The entries below contain a line with "inputs of run" and a line with "results of run". Retype exactly everything from the first down to the second, both included, and nothing else.
=-=-=
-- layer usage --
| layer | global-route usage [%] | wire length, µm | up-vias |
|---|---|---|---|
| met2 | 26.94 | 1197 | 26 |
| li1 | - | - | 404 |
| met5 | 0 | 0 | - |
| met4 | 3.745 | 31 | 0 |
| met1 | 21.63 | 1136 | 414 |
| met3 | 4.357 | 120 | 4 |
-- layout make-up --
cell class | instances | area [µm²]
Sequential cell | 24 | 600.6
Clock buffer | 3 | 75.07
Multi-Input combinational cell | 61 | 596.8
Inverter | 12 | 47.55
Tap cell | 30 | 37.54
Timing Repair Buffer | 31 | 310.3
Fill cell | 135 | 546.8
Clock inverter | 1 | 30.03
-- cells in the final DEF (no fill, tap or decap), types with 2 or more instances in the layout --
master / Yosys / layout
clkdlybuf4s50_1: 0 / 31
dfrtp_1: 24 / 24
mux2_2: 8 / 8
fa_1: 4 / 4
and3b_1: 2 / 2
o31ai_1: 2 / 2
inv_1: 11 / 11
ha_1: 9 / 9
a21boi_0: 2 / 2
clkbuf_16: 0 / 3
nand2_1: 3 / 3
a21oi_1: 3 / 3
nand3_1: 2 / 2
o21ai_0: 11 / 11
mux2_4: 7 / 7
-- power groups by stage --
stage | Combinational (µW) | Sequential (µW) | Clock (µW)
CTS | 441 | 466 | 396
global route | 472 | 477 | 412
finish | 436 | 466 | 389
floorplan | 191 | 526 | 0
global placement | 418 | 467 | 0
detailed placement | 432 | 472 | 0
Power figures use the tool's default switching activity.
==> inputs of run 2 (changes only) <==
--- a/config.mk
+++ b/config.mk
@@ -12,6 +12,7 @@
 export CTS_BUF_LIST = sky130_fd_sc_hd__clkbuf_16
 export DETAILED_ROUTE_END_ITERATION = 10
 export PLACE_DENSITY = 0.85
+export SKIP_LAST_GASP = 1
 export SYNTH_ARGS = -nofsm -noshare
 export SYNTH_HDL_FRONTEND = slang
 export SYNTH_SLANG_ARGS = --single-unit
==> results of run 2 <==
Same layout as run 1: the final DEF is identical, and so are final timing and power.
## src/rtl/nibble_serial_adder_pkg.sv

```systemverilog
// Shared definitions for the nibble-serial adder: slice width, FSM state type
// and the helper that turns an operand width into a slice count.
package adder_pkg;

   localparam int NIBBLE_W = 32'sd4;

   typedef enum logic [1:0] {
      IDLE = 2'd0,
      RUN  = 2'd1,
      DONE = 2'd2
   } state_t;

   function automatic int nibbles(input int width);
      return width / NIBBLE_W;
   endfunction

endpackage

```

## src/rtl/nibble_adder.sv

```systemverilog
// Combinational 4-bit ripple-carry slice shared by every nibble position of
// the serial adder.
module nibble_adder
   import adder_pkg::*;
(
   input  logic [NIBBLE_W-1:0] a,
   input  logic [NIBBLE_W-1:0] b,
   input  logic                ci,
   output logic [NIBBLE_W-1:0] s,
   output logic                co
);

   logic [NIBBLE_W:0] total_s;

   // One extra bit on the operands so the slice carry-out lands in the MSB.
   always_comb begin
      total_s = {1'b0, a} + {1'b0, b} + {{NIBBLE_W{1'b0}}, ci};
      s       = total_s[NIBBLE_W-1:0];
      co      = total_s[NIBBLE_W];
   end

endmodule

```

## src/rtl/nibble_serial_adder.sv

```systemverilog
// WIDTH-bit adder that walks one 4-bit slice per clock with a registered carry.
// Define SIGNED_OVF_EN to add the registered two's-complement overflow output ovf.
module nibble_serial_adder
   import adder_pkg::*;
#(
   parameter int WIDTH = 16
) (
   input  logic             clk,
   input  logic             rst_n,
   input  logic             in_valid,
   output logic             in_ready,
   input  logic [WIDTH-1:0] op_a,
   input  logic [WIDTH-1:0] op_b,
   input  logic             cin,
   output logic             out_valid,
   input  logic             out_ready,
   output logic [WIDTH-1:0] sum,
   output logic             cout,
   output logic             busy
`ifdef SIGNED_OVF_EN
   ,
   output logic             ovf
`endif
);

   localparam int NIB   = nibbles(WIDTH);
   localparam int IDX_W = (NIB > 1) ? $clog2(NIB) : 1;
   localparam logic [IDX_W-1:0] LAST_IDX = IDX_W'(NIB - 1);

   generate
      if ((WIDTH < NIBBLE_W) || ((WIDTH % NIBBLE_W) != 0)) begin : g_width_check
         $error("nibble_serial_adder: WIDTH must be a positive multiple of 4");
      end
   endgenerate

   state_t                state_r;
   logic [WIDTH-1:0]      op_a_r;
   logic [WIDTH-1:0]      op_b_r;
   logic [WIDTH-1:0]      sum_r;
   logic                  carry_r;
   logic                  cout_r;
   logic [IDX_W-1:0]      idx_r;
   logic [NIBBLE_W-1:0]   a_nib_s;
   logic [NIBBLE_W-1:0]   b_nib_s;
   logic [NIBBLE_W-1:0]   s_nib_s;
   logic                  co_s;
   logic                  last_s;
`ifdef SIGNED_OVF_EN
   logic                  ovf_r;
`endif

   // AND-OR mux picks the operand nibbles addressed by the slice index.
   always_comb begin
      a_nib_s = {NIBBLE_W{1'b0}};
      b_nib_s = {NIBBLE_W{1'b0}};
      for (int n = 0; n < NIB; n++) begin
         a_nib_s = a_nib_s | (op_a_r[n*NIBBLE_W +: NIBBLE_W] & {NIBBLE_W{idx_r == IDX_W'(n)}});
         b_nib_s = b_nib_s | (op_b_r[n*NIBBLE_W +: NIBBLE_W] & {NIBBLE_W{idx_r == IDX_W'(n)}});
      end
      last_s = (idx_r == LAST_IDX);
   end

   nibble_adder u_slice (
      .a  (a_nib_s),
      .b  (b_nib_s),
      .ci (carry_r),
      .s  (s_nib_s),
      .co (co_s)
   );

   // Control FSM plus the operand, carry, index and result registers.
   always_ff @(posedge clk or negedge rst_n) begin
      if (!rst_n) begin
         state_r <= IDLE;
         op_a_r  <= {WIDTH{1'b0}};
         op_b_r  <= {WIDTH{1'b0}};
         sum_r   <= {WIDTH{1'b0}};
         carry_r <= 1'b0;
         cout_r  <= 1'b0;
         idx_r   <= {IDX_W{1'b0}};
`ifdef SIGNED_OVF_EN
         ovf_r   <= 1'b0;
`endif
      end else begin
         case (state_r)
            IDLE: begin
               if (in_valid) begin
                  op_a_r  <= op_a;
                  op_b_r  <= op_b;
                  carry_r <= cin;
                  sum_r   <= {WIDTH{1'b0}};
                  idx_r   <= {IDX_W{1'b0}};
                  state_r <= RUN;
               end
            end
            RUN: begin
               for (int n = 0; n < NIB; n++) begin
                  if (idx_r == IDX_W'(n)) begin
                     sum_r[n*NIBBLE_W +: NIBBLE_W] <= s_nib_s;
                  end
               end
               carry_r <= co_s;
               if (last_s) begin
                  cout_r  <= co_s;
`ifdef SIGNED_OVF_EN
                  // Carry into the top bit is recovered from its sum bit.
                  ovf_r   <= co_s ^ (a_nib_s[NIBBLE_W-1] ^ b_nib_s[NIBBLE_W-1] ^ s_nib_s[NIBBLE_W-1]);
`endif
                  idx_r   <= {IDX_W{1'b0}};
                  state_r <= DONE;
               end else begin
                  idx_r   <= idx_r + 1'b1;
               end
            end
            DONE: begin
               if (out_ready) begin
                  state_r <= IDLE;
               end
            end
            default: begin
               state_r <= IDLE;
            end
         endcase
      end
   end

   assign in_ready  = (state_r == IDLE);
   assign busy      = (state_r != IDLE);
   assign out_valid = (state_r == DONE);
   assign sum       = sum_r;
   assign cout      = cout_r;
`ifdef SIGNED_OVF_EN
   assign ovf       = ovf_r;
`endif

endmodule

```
=-=-=
» Answer box
==> inputs of run 2 (changes only) <==
--- a/config.mk
+++ b/config.mk
@@ -12,6 +12,7 @@
 export CTS_BUF_LIST = sky130_fd_sc_hd__clkbuf_16
 export DETAILED_ROUTE_END_ITERATION = 10
 export PLACE_DENSITY = 0.85
+export SKIP_LAST_GASP = 1
 export SYNTH_ARGS = -nofsm -noshare
 export SYNTH_HDL_FRONTEND = slang
 export SYNTH_SLANG_ARGS = --single-unit
==> results of run 2 <==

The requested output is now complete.